# WHAT YOU ARE ASKED TO DO:
From the line with "depth in mapped" through the line with "data required time ......................", repeat the entries verbatim, both end lines included, and add nothing.

# MATERIAL PROVIDED:
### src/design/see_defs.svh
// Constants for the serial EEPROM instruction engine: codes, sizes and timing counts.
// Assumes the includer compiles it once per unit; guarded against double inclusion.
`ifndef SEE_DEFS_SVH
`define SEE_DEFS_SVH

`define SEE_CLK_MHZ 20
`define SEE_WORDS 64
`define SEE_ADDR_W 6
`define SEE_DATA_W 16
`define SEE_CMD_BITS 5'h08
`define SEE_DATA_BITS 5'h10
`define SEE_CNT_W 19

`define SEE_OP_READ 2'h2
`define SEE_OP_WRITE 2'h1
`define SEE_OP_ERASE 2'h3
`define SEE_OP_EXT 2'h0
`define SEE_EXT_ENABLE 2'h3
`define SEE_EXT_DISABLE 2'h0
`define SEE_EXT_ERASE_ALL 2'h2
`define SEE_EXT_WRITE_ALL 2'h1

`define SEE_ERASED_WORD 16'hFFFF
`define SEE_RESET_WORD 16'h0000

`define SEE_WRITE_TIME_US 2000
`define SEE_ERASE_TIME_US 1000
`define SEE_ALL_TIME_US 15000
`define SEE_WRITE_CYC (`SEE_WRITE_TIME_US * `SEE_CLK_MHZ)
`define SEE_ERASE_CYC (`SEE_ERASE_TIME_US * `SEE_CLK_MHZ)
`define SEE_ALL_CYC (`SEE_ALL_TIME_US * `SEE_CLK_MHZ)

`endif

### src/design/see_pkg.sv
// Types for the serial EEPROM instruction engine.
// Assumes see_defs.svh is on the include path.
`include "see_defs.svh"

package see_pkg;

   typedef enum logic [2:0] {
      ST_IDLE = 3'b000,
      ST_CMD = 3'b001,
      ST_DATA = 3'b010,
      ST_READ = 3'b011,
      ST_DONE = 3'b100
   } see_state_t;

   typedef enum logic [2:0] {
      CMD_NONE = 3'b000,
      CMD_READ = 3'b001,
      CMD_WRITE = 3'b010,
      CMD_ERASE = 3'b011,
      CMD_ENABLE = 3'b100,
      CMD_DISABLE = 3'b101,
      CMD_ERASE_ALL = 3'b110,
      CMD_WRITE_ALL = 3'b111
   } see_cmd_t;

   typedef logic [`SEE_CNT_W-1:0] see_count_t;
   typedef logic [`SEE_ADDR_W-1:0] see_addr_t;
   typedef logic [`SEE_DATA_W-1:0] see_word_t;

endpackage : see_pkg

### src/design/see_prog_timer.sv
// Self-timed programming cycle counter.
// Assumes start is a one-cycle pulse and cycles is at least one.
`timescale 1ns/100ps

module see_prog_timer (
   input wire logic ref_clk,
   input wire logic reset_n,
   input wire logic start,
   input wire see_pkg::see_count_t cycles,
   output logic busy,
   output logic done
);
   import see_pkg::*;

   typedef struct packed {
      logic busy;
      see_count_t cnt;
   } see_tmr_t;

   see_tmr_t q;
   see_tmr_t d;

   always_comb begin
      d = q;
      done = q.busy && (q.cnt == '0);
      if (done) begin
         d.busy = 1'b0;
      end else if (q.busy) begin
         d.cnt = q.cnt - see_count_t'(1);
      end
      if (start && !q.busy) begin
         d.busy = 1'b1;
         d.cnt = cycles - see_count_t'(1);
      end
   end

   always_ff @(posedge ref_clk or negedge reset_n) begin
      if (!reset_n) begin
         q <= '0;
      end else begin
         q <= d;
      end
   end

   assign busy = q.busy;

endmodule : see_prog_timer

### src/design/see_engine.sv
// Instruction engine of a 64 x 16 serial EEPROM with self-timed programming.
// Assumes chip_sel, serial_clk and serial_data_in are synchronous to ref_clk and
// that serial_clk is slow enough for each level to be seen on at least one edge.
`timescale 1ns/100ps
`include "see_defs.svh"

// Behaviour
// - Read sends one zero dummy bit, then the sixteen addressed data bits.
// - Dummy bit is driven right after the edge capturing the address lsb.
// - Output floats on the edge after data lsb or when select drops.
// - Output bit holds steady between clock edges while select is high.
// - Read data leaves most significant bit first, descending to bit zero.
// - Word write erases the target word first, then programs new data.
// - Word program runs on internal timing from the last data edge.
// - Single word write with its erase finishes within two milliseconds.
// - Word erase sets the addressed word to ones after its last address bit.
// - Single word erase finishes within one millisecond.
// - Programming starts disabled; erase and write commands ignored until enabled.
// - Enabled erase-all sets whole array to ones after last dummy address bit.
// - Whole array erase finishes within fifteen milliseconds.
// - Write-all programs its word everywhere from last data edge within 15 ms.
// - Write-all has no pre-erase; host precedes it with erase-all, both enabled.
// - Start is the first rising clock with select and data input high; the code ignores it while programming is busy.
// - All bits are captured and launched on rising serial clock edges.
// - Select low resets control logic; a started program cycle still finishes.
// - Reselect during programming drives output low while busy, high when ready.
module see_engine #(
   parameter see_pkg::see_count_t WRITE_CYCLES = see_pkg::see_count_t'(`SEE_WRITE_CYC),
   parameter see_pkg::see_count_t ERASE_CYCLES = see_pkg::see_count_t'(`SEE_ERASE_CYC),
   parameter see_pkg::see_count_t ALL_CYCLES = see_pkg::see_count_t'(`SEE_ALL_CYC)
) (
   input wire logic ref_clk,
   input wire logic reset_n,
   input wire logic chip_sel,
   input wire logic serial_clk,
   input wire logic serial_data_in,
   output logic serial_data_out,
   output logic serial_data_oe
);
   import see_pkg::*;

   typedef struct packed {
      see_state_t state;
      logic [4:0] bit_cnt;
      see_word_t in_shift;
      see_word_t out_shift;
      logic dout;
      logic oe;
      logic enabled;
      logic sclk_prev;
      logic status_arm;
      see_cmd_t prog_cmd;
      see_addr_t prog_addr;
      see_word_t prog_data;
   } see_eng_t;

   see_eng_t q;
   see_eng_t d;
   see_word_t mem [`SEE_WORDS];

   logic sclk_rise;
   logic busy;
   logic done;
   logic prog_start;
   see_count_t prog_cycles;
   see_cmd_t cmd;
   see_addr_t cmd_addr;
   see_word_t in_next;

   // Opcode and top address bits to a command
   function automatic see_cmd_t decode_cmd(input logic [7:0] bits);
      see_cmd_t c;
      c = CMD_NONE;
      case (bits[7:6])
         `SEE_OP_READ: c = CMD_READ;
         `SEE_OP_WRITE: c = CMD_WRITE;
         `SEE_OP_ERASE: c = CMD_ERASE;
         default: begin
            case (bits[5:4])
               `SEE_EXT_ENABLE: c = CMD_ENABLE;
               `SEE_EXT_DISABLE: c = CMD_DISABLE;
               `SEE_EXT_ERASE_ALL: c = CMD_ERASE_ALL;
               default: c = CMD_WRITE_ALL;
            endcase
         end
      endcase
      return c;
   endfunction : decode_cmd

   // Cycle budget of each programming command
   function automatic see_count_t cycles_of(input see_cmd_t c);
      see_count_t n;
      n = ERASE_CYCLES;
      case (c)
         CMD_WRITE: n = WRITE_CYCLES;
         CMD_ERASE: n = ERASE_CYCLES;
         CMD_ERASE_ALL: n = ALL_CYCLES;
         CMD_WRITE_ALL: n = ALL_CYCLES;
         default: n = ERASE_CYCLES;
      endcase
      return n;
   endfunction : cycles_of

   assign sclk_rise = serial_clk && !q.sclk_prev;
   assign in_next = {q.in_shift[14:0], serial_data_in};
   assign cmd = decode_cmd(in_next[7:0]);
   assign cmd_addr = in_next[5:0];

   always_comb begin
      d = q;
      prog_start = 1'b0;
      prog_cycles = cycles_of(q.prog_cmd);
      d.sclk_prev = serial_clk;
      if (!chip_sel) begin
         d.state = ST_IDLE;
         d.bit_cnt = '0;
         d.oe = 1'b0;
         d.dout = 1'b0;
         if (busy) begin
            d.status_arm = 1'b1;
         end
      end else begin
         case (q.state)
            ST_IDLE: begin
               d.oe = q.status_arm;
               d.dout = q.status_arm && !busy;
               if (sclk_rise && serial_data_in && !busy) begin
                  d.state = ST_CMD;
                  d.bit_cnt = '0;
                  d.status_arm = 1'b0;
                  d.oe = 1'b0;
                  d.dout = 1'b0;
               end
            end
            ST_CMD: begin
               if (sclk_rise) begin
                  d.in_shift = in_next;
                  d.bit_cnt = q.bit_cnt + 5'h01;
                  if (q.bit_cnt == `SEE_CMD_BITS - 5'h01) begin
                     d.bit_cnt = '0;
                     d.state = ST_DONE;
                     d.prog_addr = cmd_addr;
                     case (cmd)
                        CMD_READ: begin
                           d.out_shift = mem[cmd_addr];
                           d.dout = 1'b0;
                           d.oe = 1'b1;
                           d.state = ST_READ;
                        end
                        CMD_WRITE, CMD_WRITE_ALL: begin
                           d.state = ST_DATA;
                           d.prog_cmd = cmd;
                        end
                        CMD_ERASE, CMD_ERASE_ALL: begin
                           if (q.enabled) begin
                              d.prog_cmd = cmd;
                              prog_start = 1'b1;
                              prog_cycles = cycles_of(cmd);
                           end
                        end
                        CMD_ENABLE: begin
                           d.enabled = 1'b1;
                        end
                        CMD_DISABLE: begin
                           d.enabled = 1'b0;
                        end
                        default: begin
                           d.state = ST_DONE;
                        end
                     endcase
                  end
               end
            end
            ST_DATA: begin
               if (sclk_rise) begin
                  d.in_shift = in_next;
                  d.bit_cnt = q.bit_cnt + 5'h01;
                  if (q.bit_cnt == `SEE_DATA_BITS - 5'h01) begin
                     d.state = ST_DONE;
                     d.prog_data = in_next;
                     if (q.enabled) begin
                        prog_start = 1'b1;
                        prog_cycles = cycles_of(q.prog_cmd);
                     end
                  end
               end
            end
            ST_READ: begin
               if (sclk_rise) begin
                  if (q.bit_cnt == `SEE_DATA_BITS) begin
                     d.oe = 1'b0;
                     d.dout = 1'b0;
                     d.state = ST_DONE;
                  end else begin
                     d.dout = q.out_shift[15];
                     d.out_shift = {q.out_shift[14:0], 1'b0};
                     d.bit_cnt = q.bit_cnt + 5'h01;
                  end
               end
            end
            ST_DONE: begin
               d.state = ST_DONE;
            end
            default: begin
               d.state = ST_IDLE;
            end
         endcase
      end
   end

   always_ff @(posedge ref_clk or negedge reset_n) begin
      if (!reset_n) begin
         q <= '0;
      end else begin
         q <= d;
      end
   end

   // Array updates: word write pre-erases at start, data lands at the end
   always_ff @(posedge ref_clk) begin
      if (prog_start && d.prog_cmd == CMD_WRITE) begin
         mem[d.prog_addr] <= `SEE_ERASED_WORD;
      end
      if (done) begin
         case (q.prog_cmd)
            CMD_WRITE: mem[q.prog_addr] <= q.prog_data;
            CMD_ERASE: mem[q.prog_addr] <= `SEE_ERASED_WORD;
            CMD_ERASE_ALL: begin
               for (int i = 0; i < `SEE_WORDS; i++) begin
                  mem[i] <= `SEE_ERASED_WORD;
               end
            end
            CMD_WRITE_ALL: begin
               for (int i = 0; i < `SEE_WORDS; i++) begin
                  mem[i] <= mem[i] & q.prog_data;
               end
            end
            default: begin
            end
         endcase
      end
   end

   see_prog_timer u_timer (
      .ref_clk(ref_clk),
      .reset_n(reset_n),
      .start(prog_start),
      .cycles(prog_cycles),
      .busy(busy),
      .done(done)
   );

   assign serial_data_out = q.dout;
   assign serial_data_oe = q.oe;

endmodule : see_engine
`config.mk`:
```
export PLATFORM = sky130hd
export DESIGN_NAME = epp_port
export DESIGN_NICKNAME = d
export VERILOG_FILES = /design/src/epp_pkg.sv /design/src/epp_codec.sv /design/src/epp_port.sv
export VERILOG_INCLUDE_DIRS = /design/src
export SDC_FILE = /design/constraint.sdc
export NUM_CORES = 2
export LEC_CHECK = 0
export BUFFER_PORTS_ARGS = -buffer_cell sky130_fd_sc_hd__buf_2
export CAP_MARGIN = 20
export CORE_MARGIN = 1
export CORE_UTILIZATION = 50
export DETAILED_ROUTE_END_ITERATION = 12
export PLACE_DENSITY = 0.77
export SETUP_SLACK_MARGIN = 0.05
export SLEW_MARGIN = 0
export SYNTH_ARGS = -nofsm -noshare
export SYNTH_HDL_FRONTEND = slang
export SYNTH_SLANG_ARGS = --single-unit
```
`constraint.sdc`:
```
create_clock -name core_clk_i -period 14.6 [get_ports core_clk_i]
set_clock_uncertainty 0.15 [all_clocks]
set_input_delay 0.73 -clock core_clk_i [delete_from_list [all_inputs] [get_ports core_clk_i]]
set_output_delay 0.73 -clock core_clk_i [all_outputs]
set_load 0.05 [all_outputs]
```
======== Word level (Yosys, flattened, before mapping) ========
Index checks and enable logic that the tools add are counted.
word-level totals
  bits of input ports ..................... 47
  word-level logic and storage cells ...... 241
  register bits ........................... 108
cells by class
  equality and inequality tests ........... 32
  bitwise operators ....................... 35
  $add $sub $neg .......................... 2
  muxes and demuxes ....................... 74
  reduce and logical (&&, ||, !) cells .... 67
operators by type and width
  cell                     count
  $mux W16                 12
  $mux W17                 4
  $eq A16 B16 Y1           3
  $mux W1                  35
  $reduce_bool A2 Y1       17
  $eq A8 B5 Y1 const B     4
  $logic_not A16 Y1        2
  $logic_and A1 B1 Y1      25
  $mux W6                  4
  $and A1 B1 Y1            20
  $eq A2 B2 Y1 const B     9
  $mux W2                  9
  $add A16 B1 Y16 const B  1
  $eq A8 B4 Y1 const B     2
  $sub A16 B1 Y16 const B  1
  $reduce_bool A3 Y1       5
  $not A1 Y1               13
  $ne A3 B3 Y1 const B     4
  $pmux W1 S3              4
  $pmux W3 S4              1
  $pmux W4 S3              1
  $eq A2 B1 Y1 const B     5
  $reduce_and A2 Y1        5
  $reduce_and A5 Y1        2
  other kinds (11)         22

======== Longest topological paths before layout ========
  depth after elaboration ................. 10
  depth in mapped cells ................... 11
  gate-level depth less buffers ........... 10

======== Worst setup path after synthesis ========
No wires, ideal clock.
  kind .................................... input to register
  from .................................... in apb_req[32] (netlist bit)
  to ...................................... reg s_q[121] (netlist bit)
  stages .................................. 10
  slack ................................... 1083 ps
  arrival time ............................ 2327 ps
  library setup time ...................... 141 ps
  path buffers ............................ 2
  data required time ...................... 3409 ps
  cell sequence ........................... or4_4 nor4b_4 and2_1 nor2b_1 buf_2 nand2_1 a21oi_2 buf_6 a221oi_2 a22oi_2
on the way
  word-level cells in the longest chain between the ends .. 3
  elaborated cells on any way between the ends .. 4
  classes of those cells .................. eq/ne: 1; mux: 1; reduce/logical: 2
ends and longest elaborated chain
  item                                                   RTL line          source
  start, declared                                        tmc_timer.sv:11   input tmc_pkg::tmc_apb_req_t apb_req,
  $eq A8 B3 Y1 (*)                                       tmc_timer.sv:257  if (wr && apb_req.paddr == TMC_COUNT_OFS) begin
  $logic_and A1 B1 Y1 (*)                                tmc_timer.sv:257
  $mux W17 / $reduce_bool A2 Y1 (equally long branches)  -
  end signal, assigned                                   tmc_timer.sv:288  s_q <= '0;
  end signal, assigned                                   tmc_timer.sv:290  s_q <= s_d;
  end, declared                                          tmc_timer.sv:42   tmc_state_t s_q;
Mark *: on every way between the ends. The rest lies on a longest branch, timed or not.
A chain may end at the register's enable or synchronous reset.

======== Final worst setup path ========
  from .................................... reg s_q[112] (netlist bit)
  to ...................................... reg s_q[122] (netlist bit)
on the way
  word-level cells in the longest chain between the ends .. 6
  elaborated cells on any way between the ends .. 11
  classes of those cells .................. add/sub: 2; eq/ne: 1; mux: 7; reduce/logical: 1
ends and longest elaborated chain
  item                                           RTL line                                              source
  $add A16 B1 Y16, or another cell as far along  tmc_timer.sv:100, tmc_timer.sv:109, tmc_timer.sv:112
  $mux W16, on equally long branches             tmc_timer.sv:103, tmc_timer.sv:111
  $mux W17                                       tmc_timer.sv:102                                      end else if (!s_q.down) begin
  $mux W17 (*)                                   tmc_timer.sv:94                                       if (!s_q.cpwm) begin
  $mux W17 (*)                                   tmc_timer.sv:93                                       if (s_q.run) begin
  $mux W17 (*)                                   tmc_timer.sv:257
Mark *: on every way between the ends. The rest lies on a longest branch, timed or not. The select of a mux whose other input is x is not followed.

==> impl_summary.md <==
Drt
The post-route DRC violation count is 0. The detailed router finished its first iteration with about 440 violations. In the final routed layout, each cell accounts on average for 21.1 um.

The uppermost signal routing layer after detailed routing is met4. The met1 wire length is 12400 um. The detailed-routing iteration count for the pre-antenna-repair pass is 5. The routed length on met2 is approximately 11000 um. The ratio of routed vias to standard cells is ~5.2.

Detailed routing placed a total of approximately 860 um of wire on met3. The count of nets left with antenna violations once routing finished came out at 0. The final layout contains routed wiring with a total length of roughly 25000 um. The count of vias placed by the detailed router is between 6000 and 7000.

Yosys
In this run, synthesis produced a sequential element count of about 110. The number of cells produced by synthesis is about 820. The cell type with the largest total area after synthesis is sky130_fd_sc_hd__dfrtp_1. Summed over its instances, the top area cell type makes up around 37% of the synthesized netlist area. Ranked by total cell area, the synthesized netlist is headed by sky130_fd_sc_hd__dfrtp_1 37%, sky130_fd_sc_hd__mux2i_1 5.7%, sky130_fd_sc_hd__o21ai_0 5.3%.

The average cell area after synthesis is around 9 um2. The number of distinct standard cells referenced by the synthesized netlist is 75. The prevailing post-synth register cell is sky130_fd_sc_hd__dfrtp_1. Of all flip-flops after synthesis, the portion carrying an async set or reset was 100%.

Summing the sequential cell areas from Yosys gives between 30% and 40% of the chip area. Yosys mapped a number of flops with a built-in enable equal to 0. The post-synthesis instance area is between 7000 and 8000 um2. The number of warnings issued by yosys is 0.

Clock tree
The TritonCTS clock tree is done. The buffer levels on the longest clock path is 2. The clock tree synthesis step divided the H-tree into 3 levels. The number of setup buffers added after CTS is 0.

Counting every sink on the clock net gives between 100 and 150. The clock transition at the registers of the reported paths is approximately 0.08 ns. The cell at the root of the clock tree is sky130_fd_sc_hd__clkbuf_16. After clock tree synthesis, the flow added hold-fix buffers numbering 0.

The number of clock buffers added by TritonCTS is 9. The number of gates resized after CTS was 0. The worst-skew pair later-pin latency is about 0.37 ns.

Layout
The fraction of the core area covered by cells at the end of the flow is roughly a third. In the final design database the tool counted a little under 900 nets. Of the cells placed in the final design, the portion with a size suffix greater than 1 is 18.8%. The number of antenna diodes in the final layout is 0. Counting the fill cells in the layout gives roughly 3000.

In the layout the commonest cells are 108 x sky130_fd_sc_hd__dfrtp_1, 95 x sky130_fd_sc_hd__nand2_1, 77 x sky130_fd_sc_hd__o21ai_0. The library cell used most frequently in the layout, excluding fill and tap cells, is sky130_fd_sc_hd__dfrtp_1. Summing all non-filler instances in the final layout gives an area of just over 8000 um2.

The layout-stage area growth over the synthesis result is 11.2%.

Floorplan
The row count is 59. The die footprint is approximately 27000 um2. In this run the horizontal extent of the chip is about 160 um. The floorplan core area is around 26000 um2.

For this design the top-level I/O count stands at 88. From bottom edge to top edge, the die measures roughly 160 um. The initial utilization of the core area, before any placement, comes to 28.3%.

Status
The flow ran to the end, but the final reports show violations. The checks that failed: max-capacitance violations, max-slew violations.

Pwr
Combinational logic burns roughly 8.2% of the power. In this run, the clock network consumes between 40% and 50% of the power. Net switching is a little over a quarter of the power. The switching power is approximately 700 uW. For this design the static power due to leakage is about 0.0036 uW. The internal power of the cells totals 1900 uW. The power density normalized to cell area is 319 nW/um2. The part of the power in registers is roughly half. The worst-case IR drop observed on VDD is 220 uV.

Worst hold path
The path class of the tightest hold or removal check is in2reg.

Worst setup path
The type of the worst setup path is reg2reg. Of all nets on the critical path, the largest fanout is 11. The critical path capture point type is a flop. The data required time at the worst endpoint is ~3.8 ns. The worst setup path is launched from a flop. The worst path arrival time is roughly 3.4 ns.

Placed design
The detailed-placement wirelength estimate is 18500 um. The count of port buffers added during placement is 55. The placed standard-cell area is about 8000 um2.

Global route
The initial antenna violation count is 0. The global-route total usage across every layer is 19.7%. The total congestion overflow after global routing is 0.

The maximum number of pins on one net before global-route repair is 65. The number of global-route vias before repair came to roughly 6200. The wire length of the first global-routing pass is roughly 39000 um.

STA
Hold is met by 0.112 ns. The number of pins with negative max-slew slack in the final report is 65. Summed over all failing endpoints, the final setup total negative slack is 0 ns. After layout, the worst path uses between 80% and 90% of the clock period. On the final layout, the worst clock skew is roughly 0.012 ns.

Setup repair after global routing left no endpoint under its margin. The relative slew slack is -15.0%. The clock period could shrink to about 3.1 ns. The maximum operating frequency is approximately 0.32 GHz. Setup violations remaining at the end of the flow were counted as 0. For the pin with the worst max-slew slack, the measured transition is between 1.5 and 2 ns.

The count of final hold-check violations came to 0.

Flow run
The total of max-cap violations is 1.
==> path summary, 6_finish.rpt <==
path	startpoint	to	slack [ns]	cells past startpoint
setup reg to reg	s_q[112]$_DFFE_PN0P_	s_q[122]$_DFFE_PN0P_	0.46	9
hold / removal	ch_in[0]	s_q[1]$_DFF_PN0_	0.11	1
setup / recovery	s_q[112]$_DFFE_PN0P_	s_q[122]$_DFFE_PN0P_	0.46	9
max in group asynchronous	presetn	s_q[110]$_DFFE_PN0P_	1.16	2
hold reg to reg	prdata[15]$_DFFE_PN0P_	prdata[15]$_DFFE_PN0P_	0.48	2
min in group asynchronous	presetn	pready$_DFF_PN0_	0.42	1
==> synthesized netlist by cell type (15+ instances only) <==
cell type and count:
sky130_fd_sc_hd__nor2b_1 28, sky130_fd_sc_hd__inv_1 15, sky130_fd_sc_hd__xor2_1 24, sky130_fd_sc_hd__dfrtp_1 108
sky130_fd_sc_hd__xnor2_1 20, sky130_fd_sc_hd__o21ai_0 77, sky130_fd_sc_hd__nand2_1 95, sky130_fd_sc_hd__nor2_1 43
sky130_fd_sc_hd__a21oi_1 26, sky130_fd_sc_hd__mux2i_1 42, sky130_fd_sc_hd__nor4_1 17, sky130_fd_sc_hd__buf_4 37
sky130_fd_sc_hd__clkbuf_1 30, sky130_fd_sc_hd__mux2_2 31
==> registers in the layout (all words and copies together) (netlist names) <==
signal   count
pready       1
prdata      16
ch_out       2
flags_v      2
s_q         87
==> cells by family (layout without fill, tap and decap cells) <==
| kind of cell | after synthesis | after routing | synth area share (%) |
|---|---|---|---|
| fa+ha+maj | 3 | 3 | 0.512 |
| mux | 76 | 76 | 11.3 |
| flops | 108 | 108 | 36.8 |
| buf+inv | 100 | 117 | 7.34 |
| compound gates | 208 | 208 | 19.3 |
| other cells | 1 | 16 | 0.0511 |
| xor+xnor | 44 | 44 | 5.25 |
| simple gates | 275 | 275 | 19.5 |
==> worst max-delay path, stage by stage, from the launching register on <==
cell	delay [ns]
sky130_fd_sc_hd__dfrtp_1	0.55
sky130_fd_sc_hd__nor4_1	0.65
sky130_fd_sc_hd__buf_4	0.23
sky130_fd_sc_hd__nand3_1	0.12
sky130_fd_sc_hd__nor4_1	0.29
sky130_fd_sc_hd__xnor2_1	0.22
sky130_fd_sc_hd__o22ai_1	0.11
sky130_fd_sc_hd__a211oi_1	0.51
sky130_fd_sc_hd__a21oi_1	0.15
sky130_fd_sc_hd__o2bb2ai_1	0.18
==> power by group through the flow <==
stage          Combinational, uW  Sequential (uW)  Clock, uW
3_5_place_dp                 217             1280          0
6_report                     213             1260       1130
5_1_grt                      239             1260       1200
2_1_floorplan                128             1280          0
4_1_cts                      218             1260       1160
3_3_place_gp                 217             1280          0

# REPLY TO THE TASK:
  depth in mapped cells ................... 11
  gate-level depth less buffers ........... 10

======== Worst setup path after synthesis ========
No wires, ideal clock.
  kind .................................... input to register
  from .................................... in apb_req[32] (netlist bit)
  to ...................................... reg s_q[121] (netlist bit)
  stages .................................. 10
  slack ................................... 1083 ps
  arrival time ............................ 2327 ps
  library setup time ...................... 141 ps
  path buffers ............................ 2
  data required time ...................... 3409 ps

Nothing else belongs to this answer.